University Medical Center will be built entirely from private donations and possibly the sale of revenue bonds, says Ben Lipshy, chairman of the board of University Medical Center Inc., a non-profit Dallas corporation formed in March 1984 to launch the new hospital.

Lipshy says that the group, which includes premier medical fund raiser Ralph B. Rogers as vice chairman, recently had secured nearly $20 million in donations and will stage a fund drive to raise the rest of the money once the certificate of need is issued. “We’d like to think that we will be able to do it all without having to sell revenue bonds,” Lip-shy adds.

Other members of the initial board of trustees for University Medical Center Inc., include Paul Bass, Charles Cullum, Lee Fikes, Gerald Fronterhouse, Margaret McDermott, Peter O’Donnell, Richard Reynolds, Jere Thompson and Donald Zale.

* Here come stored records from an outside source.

$ cat src/rtl/jk_bank_ctrl.sv
// jk_bank_ctrl: command sequencer for a bank of reset-less JK flip-flops.
// Takes one command at a time over valid/ready. It drives per-bit j/k for
// as many clock edges as the command needs, and it reads the bank back on
// i_q_in for the synchronous count.
//
// state   | meaning
// --------+-----------------------------------------------------------
// INIT    | one cycle after reset, j=0 k=1 so the bank is held at zero
// IDLE    | j=k=0, ready for a command; done/err pulse shows here
// APPLY   | single bank-update edge for NOP/SET/CLR/TOG/LOAD/illegal
// COUNT   | masked synchronous up-count, one increment per cycle
module jk_bank_ctrl #(
    parameter int WIDTH = 8,
    parameter int CNT_W = 8
) (
    input  logic             i_clk,
    input  logic             i_rst,
    input  logic             i_cmd_valid,
    output logic             o_cmd_ready,
    input  logic [2:0]       i_cmd_op,
    input  logic [WIDTH-1:0] i_cmd_mask,
    input  logic [WIDTH-1:0] i_cmd_data,
    input  logic [CNT_W-1:0] i_cmd_count,
    output logic [WIDTH-1:0] o_jk_j,
    output logic [WIDTH-1:0] o_jk_k,
    input  logic [WIDTH-1:0] i_q_in,
    output logic             o_busy,
    output logic             o_done,
    output logic             o_err
);

    typedef enum logic [1:0] {
        ST_INIT  = 2'd0,
        ST_IDLE  = 2'd1,
        ST_APPLY = 2'd2,
        ST_COUNT = 2'd3
    } state_t;

    localparam logic [2:0] OP_SET   = 3'd1;
    localparam logic [2:0] OP_CLR   = 3'd2;
    localparam logic [2:0] OP_TOG   = 3'd3;
    localparam logic [2:0] OP_LOAD  = 3'd4;
    localparam logic [2:0] OP_COUNT = 3'd5;

    state_t           r_state;
    state_t           w_next;
    logic [2:0]       r_op;
    logic [WIDTH-1:0] r_mask;
    logic [WIDTH-1:0] r_data;
    logic [CNT_W-1:0] r_rem;
    logic             r_done;
    logic             r_err;

    logic [WIDTH-1:0] w_j;
    logic [WIDTH-1:0] w_k;
    logic [WIDTH-1:0] w_tog;
    logic             w_ready;
    logic             w_busy;
    logic             w_finish;
    logic             w_finish_err;
    logic             w_accept;

    assign w_accept = o_cmd_ready & i_cmd_valid;

    // State register; reset always restarts through INIT.
    always_ff @(posedge i_clk) begin
        if (i_rst) begin
            r_state <= ST_INIT;
        end else begin
            r_state <= w_next;
        end
    end

    // Command capture, repeat counter and completion pulses.
    always_ff @(posedge i_clk) begin
        if (i_rst) begin
            r_op   <= '0;
            r_mask <= '0;
            r_data <= '0;
            r_rem  <= '0;
            r_done <= 1'b0;
            r_err  <= 1'b0;
        end else begin
            r_done <= w_finish;
            r_err  <= w_finish_err;
            if (w_accept) begin
                r_op   <= i_cmd_op;
                r_mask <= i_cmd_mask;
                r_data <= i_cmd_data;
                // A zero count still gives one count edge.
                r_rem  <= (i_cmd_count == '0) ? CNT_W'(1) : i_cmd_count;
            end else if (r_state == ST_COUNT) begin
                r_rem <= r_rem - CNT_W'(1);
            end
        end
    end

    // Toggle enables of a masked up-counter. Unmasked bits pass the carry
    // through, so the masked bits count as one packed counter.
    always_comb begin
        logic carry;
        w_tog = '0;
        carry = 1'b1;
        for (int i = 0; i < WIDTH; i++) begin
            w_tog[i] = r_mask[i] & carry;
            carry    = carry & (i_q_in[i] | ~r_mask[i]);
        end
    end

    // Next state, per-state j/k drive and status.
    always_comb begin
        w_next       = r_state;
        w_j          = '0;
        w_k          = '0;
        w_ready      = 1'b0;
        w_busy       = 1'b0;
        w_finish     = 1'b0;
        w_finish_err = 1'b0;
        case (r_state)
            ST_INIT: begin
                w_k    = '1;
                w_busy = 1'b1;
                w_next = ST_IDLE;
            end
            ST_IDLE: begin
                w_ready = 1'b1;
                if (i_cmd_valid) begin
                    w_next = (i_cmd_op == OP_COUNT) ? ST_COUNT : ST_APPLY;
                end
            end
            ST_APPLY: begin
                w_busy       = 1'b1;
                w_finish     = 1'b1;
                w_finish_err = (r_op[2:1] == 2'b11);
                w_next       = ST_IDLE;
                case (r_op)
                    OP_SET:  w_j = r_mask;
                    OP_CLR:  w_k = r_mask;
                    OP_TOG: begin
                        w_j = r_mask;
                        w_k = r_mask;
                    end
                    OP_LOAD: begin
                        w_j = r_data & r_mask;
                        w_k = ~r_data & r_mask;
                    end
                    default: begin
                        w_j = '0;
                        w_k = '0;
                    end
                endcase
            end
            ST_COUNT: begin
                w_busy = 1'b1;
                w_j    = w_tog;
                w_k    = w_tog;
                // A remaining count of zero cannot normally occur; it is treated as the last edge.
                if (r_rem <= CNT_W'(1)) begin
                    w_finish = 1'b1;
                    w_next   = ST_IDLE;
                end
            end
            default: begin
                w_next = ST_INIT;
            end
        endcase
    end

    // Reset forces a clear on the bank every reset edge, because the
    // flip-flops have no reset of their own.
    assign o_jk_j      = i_rst ? '0 : w_j;
    assign o_jk_k      = i_rst ? '1 : w_k;
    assign o_cmd_ready = w_ready & ~i_rst;
    assign o_busy      = w_busy;
    assign o_done      = r_done;
    assign o_err       = r_err;

endmodule
$ cat config.mk
export PLATFORM = sky130hd
export DESIGN_NAME = jk_bank_ctrl
export DESIGN_NICKNAME = d
export VERILOG_FILES = /design/src/rtl/jk_bank_ctrl.sv
export SDC_FILE = /design/constraint.sdc
export NUM_CORES = 1
export LEC_CHECK = 0
export BUFFER_PORTS_ARGS = -buffer_cell sky130_fd_sc_hd__buf_2
export CAP_MARGIN = 20
export CORE_MARGIN = 2
export CORE_UTILIZATION = 45
export CTS_CLUSTER_DIAMETER = 40
export DETAILED_ROUTE_END_ITERATION = 8
export GPL_TIMING_DRIVEN = 0
export MAX_ROUTING_LAYER = met4
export PLACE_DENSITY = 0.72
export SYNTH_ARGS = -nofsm -noshare
export SYNTH_HDL_FRONTEND = slang
export SYNTH_SLANG_ARGS = --single-unit
$ cat constraint.sdc
create_clock -name i_clk -period 4.23 [get_ports i_clk]
set_input_delay 0.423 -clock i_clk [delete_from_list [all_inputs] [get_ports i_clk]]
set_output_delay 0.423 -clock i_clk [all_outputs]
set_load 0.01 [all_outputs]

University Medical Center, which is scheduled to begin operations in 1988, would bring new dimensions to clinical research efforts in Dallas, according to Dr. Charles Sprague, the director of the UT Health Science Center.

“The growth of medical knowledge, new technologies and techniques requires the faculty of the medical school to be at the cutting edge of research,” Sprague says. “So it is crucial that the medical school’s vast commitment to that research be backed by a first-class referral hospital.”

Adding a referral hospital to UTHSC’s already-booming campus also would mean that faculty efficiency would be increased enormously, Sprague says. Many patients with complex problems who are now seen by Health Science Center doctors at other Dallas/Fort Worth hospitals could be transferred to the new University Medical Center.

If approved, University Medical Center will be linked to Parkland Hospital by UT Health Science Center’s new Clinical Sciences Building, a 10-story, $8 million facility housing the offices and laboratories of 60 faculty and more than 120 support per-sonel. Construction of the Clinical Sciences Building is scheduled to begin this summer. The 36,000-square-foot facility will provide the Health Science Center’s clinical faculty with “increased space and updated technical resources to pursue improved training and methods of care in such vital areas as burn treatment, diabetes, hypertension, developmental biology and pediatric trauma,” Sprague says. The Clinical Sciences Building will also contain seminar and conference rooms, he adds.

Much of the management responsibilities of the new hospital would be handled by Parkland Hospital, and a number of services, such as housekeeping, would be shared by the two institutions.

Meanwhile, construction is under way on yet another research-oriented building on the medical school’s campus. The $15.8-million, nine-story Cecil and Ida Green Biomedical Research Building is slated to open in fall 1986.

Lipshy notes that several university hospitals, such as Johns Hopkins, Sloan-Kettering, M.D. Anderson and the Mayo Clinic, are among the world’s best-known medical institutions. And they bring significant prestige-as well as top medical experts -to the schools and the cities where they are located. “I think people soon will recognize the name of Dallas’ University Medical Center among them, too,” he says.